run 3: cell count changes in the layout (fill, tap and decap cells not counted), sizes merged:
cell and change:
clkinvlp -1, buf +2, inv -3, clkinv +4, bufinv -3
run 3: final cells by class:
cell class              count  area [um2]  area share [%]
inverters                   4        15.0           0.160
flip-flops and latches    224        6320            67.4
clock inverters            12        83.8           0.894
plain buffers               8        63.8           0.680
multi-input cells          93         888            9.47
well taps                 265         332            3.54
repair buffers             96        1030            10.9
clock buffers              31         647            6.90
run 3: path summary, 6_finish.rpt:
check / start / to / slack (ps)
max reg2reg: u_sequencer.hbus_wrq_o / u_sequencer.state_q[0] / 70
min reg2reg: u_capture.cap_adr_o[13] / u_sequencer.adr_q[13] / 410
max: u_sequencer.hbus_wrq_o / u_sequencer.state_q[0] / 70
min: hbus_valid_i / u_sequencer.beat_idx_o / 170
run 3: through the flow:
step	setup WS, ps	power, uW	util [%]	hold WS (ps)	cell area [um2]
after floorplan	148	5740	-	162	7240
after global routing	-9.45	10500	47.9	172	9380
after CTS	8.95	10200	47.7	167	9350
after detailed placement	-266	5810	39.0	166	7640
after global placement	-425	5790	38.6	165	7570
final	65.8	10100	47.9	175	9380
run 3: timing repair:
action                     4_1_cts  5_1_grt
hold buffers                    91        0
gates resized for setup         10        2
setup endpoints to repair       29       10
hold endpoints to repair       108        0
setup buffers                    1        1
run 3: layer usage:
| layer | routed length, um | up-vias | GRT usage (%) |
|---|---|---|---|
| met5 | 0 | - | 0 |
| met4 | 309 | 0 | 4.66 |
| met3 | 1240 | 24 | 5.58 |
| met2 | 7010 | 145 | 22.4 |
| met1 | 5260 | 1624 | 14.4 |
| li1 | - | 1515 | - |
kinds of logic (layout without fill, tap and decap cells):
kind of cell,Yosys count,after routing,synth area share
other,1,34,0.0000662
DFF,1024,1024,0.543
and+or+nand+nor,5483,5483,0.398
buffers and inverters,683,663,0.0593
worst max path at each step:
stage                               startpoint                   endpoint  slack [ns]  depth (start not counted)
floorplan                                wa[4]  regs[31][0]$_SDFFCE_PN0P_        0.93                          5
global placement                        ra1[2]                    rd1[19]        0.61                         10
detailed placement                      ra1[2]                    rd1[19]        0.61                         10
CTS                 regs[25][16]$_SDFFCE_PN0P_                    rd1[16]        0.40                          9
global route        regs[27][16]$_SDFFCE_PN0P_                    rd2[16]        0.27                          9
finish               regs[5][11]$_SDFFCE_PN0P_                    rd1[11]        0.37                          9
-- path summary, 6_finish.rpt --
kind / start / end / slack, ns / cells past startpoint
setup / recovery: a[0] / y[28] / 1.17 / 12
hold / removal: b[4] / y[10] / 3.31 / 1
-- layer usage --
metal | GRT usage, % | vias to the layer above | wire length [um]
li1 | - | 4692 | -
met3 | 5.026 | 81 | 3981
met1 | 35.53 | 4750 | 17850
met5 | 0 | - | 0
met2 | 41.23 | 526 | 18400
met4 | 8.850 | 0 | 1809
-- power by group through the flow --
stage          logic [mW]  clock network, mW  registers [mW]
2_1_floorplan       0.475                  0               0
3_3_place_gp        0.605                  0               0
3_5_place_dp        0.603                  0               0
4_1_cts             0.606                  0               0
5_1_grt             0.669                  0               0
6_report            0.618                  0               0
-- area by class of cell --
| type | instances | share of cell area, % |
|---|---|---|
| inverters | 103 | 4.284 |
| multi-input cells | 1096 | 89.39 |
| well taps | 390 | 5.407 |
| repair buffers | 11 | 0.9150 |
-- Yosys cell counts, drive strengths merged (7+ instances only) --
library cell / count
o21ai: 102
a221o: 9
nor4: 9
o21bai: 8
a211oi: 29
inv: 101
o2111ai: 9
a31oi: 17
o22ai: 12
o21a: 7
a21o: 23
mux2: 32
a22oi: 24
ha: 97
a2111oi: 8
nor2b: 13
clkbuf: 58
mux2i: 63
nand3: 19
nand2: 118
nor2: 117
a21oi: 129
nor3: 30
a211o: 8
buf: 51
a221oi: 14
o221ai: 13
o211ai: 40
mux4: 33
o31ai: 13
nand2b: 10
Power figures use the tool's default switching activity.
<file path="src/common/rv_defs.svh">
`ifndef RV_DEFS_SVH
`define RV_DEFS_SVH

// Data path width
`define RV_XLEN 32

// Instruction memory word address for 256 words
`define RV_IMEM_AW 8

// Data memory word address for 64 words
`define RV_DMEM_AW 6

// Register index width and count
`define RV_REG_AW 5
`define RV_REG_NUM 32

`endif

</file>
<file path="src/common/rv_pkg.sv">
`include "rv_defs.svh"

package rv_pkg;

    typedef logic [`RV_XLEN-1:0]    word_t;
    typedef logic [`RV_REG_AW-1:0]  reg_addr_t;
    typedef logic [`RV_IMEM_AW-1:0] imem_addr_t;
    typedef logic [`RV_DMEM_AW-1:0] dmem_addr_t;

    typedef enum logic [2:0] {
        st_idle,
        st_fetch,
        st_decode,
        st_execute,
        st_memory,
        st_writeback,
        st_halt
    } cpu_state_e;

    typedef enum logic [3:0] {
        alu_add,
        alu_sub,
        alu_sll,
        alu_slt,
        alu_sltu,
        alu_xor,
        alu_srl,
        alu_sra,
        alu_or,
        alu_and
    } alu_op_e;

    typedef enum logic [2:0] {
        cls_reg_alu,
        cls_imm_alu,
        cls_load,
        cls_store,
        cls_illegal
    } op_class_e;

    typedef struct packed {
        op_class_e op_class;
        alu_op_e   alu_op;
        reg_addr_t rs1;
        reg_addr_t rs2;
        reg_addr_t rd;   // Zero for stores and illegal words
        word_t     imm;
    } decoded_inst_t;

    typedef struct packed {
        logic       valid;
        logic       target;  // 0 imem, 1 dmem
        imem_addr_t addr;    // Truncated for dmem
        word_t      data;
    } mem_load_t;

    typedef struct packed {
        logic       valid;
        word_t      pc;
        reg_addr_t  rd;
        word_t      wdata;
        logic       is_store;
        dmem_addr_t store_addr;
        word_t      store_data;
    } retire_t;

endpackage

</file>
<file path="src/core/inst_decoder.sv">
`timescale 1ns/1ps

module inst_decoder
    import rv_pkg::*;
(
    input  word_t         inst,
    output decoded_inst_t dec
);

    logic [6:0] opcode;
    logic [2:0] funct3;
    logic [6:0] funct7;
    logic       f7_zero;
    logic       f7_alt;
    word_t      imm_i;
    word_t      imm_s;

    assign opcode  = inst[6:0];
    assign funct3  = inst[14:12];
    assign funct7  = inst[31:25];
    assign f7_zero = (funct7 == 7'b0000000);
    assign f7_alt  = (funct7 == 7'b0100000);

    assign imm_i = word_t'($signed(inst[31:20]));
    assign imm_s = word_t'($signed({inst[31:25], inst[11:7]}));

    always_comb begin
        dec.op_class = cls_illegal;
        dec.alu_op   = alu_add;  // lw and sw use add
        dec.rs1      = inst[19:15];
        dec.rs2      = inst[24:20];
        dec.rd       = inst[11:7];
        dec.imm      = imm_i;
        case (opcode)
            7'b0110011: begin  // R-type
                case (funct3)
                    3'b000: dec.alu_op = f7_alt ? alu_sub : alu_add;
                    3'b001: dec.alu_op = alu_sll;
                    3'b010: dec.alu_op = alu_slt;
                    3'b011: dec.alu_op = alu_sltu;
                    3'b100: dec.alu_op = alu_xor;
                    3'b101: dec.alu_op = f7_alt ? alu_sra : alu_srl;
                    3'b110: dec.alu_op = alu_or;
                    default: dec.alu_op = alu_and;
                endcase
                if (f7_zero || (f7_alt && (funct3 == 3'b000 || funct3 == 3'b101))) begin
                    dec.op_class = cls_reg_alu;
                end
            end
            7'b0010011: begin  // I-type ALU
                dec.op_class = cls_imm_alu;
                case (funct3)
                    3'b000: dec.alu_op = alu_add;
                    3'b010: dec.alu_op = alu_slt;
                    3'b011: dec.alu_op = alu_sltu;
                    3'b100: dec.alu_op = alu_xor;
                    3'b110: dec.alu_op = alu_or;
                    3'b111: dec.alu_op = alu_and;
                    3'b001: begin
                        dec.alu_op = alu_sll;
                        dec.imm    = word_t'(inst[24:20]);  // Shift amount only
                        if (!f7_zero) dec.op_class = cls_illegal;
                    end
                    default: begin
                        dec.alu_op = f7_alt ? alu_sra : alu_srl;
                        dec.imm    = word_t'(inst[24:20]);
                        if (!f7_zero && !f7_alt) dec.op_class = cls_illegal;
                    end
                endcase
            end
            7'b0000011: if (funct3 == 3'b010) dec.op_class = cls_load;  // lw
            7'b0100011: begin  // sw
                dec.imm = imm_s;
                if (funct3 == 3'b010) dec.op_class = cls_store;
            end
            default: dec.op_class = cls_illegal;
        endcase
        // No register write for these
        if (dec.op_class == cls_store || dec.op_class == cls_illegal) dec.rd = '0;
    end

endmodule

</file>
<file path="config.mk">
export PLATFORM = sky130hd
export DESIGN_NAME = inst_decoder
export DESIGN_NICKNAME = d
export VERILOG_FILES = /design/src/common/rv_pkg.sv /design/src/core/inst_decoder.sv
export VERILOG_INCLUDE_DIRS = /design/src /design/src/common
export SDC_FILE = /design/constraint.sdc
export NUM_CORES = 1
export LEC_CHECK = 0
export ABC_AREA = 1
export BUFFER_PORTS_ARGS = -buffer_cell sky130_fd_sc_hd__buf_4
export CORE_ASPECT_RATIO = 0.75
export CORE_MARGIN = 1
export CORE_UTILIZATION = 32
export DETAILED_ROUTE_END_ITERATION = 10
export GPL_TIMING_DRIVEN = 0
export PLACE_DENSITY = 0.84
export RECOVER_POWER = 50
export SETUP_SLACK_MARGIN = 0.2
export SLEW_MARGIN = 20
export SYNTH_ARGS = -nofsm -noshare
export SYNTH_HDL_FRONTEND = slang
export SYNTH_SLANG_ARGS = --single-unit
export TNS_END_PERCENT = 50
</file>
<file path="constraint.sdc">
create_clock -name vclk -period 1.65
set_clock_uncertainty 0.05 [all_clocks]
set_input_delay 0.33 -clock vclk [all_inputs]
set_output_delay 0.33 -clock vclk [all_outputs]
set_load 0.03 [all_outputs]
</file>
## Word-level counts from Yosys, hierarchy flattened

Index checks and enable logic that the tools add are counted.

| storage, ports and cells | value |
|---|---|
| bits in registers | 0 |
| word-level logic and storage cells | 39 |
| output and inout port bits | 54 |
| input bits | 32 |

| cells by class | value |
|---|---|
| reductions and logical operators | 10 |
| multiplexer cells | 15 |
| equality and inequality tests | 14 |

Operators with widths:

| cell | count |
|---|---|
| 32-bit case mux with 2 select lines | 1 |
| 4-bit case mux with 7 select lines | 2 |
| 32-bit two-way mux | 1 |
| 7-bit by 6-bit equality test with 1-bit output, second input constant | 3 |
| 3-bit equality test, second input constant | 5 |
| 3-bit two-way mux | 5 |
| 3-bit case mux with 4 select lines | 1 |
| 3-bit by 2-bit equality test with 1-bit output, second input constant | 3 |
| 4-bit case mux with 2 select lines | 1 |
| 7-bit by 2-bit equality test with 1-bit output, second input constant | 1 |
| 7-bit by 5-bit equality test with 1-bit output, second input constant | 1 |
| 7-bit zero test | 1 |
| 3-bit case mux with 2 select lines | 1 |
| 6-bit OR reduction | 1 |
| 5-bit two-way mux | 1 |
| 3-bit by 1-bit equality test with 1-bit output, second input constant | 1 |
| 3-bit zero test | 1 |
| 1-bit logical OR | 3 |
| 1-bit logical AND | 2 |
| 1-bit zero test | 2 |
| 1-bit two-way mux | 2 |

## Depth between registers and ports, before layout

| depth | value |
|---|---|
| depth in word-level cells | 9 |
| gate-level depth with buffers | 9 |
| mapped depth without buffers | 8 |

## Worst setup path after synthesis

No wires, ideal clock.

| timing | value |
|---|---|
| kind | in2out |
| from | input inst[1] |
| to | output dec[12] in the netlist's numbering |
| buffers on the path | 1 |
| setup slack | -272 ps |
| arrival time | 1542 ps |
| cell stages on the path | 8 |
| required time | 1270 ps |
| cell sequence | nand2_1 -> nor2_2 -> inv_2 -> nor2_2 -> nand2_1 -> nand2_1 -> inv_1 -> buf_4 |

RTL lines:

| item | line | RTL |
|---|---|---|
| start, declared | inst_decoder.sv:6 | `input word_t inst,` |
| end, declared | inst_decoder.sv:7 | `output decoded_inst_t dec` |

==> results.ini <==
[finish]
n_fill_cell = 112
num_antenna_cells = 0
layout_commonest_cell = buf_4
final_nets = 263
seq_cell_count = 0
final_cell_mix = buf_4 (57), buf_6 (52), inv_1 (21)
areaGrowthSynthToFinish_pct = 140
clock_buffers = 0
regArea_um2 = 0
fin_area_um2 = 1770
drive_gt1_share_pct = 68.1
instances_no_fill = 253

[placement]
port-buffer-count = 81
dpl.hpwl_mm = 2.02
placed_cell_area_um2 = 1440
dp_cells = 244
gp_congestion = 0.728
dp_slack_ps = -476

[drt]
wirelength_mm = 4.02
wl_per_cell_um = 15.9
vias = 1226
dr.first_iter.drc_count = 82
ant_nets = 0
dr.pass1.iters = 7
route.detailed.drc = 6
viasPerCell = 4.85

[power]
max-vdd-ir-drop_uv = 139
power_frac_comb_pct = 100.0
p_per_area_nw_per_um2 = 283
leakage_nw = 0.966
internal_power_mw = 0.225
switching_share_pct = 54.8
p_clk_share_pct = 0
power_mw = 0.499
power_frac_seq_pct = 0
p_switching_mw = 0.274

[setup_path]
worst_path_max_delay_cell = nor4_4
crit_arrival_ps = 1550
crit_start = inst[2]
crit_required_ps = 1270
critPathCapture = dec[1]
crit_chain = buf_8 -> inv_12 -> nand2_4 -> nor2_4 -> inv_4 -> nor4_4 -> buf_6 -> nand2_1 -> o21ai_1 -> buf_4
critPathCaptureType = output port
max_stage_delay_ps = 280
critPathLaunchType = input pin
critical_path_class = in -> out
critPathMaxFanout = 5

[logic_synthesis]
ys_seq_area_share_pct = 0
synthSimpleGateAreaFrac_pct = 46.1
syn_area_um2 = 736
yosys_warnings = 0
ys_types = 18
synth_mux_area_share_pct = 0
synth_nets = 171
netlist_instances = 139
synth_fa_ha_area_share_pct = 0
synth_top_family_by_area = simple AND/OR/NAND/NOR gates
synth_compound_area_share_pct = 7.31
avgSynthCellArea_um2 = 5.29
synthXorXnorAreaFrac_pct = 1.19

[sta]
fin_setup_tns_ps = -8290
worst_pin_slew_ps = 381
max_slew_margin_pct = 74.7
fmax_mhz = 518
period_share_pct = 117
slew_viol_final = 0
rsz0062_at_grt = true
fin_ws_ps = -282
hold_viol = 0
finalSetupViolations = 40
layout_min_cycle_time_ps = 1930

[floorplanning]
dieArea_um2 = 2500
placementRows = 14
start_util_pct = 35.3
coreArea_um2 = 2080
io_pins = 86
die_y_um = 43.5
die_w_um = 57.4

[global_routing]
grt.overflow.total = 0
grt_max_degree = 11
grt_first_pass_wirelength_mm = 4.95
met2_usage_pct = 51.2
grt_pass1_vias = 1079
grt_util_all_layers_pct = 24.8
grt_antenna_before_repair = 0
busiest_layer = met2
grtUsageMet3_pct = 1.79
grtUsageMet1_pct = 27.5

[clock_network]
cts_hold_buf = 0

[min_path]
hp-class = in -> out

[run]
maxCapViolations = 0

[status]
status = finished, violations left
failed_checks = DRC, setup timing

[power groups by stage]
stage,registers [mW],clock network [mW],logic (mW)
after CTS,0,0,0.461
after floorplan,0,0,0.243
after detailed placement,0,0,0.408
final,0,0,0.499
after global routing,0,0,0.519
after global placement,0,0,0.399
[timing repair]
item,4_1_cts,5_1_grt
gates resized for setup,52,33
endpoints found under the setup margin,44,44
cloned,3,1
pin swaps,5,5
setup buffers,3,2
[synthesized netlist by cell type (all sizes together)]
| cell type | instances | area (um^2) |
|---|---|---|
| a21oi | 3 | 18.8 |
| inv | 29 | 109 |
| nor3 | 4 | 20.0 |
| nand2 | 35 | 144 |
| nand3 | 5 | 25.0 |
| o21ai | 7 | 35.0 |
| nand4 | 1 | 12.5 |
| nand3b | 1 | 7.51 |
| xnor2 | 1 | 8.76 |
| nor4 | 1 | 21.3 |
| nor2 | 22 | 109 |
| buf | 30 | 225 |
[worst min-delay path by stage]
stage              from       to  depth (start not counted)
3_3_place_gp   inst[17]  dec[44]                          2
5_1_grt        inst[19]  dec[46]                          2
4_1_cts        inst[19]  dec[46]                          2
3_5_place_dp   inst[19]  dec[46]                          2
2_1_floorplan   inst[4]  dec[52]                          1
6_report       inst[19]  dec[46]                          2
[layer usage]
layer	share of wire, %	wire length, um	vias up
li1	-	-	567
met3	8.6	344	2
met5	0	0	-
met4	0.55	22	0
met1	41	1640	576
met2	50	2010	81
[kinds of logic after synthesis]
logic type / after synthesis
buffers and inverters: 59
AND/OR/NAND/NOR: 69
XOR/XNOR: 1
AO/OA/AOI/OAI: 10
[critical path, delay by kind of cell]
kind / cells / cell delay [ps]
simple gates: 4 / 510
buf+inv: 5 / 580
compound gates: 1 / 120
[area by class of cell]
type | count | area (um^2) | area share [%]
plain buffers | 30 | 300 | 17.0
multi-input cells | 80 | 515 | 29.2
repair buffers | 87 | 766 | 43.3
inverters | 29 | 133 | 7.51
well taps | 24 | 30.0 | 1.70
repair inverters | 3 | 22.5 | 1.27
[through the flow]
stage	utilization (%)	hold WS, ps
6_report	84.8	912
5_1_grt	84.8	918
4_1_cts	80.6	827
3_5_place_dp	69.0	827
3_3_place_gp	69.0	827
2_1_floorplan	-	732
No activity file was read; power rests on OpenSTA's default activity.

_REQUIRED WORK_.
In the material above, find every line that has the string "startpoint" and pull those lines out.

_OUTPUT OF THE EXERCISE_.
stage                               startpoint                   endpoint  slack [ns]  depth (start not counted)
kind / start / end / slack, ns / cells past startpoint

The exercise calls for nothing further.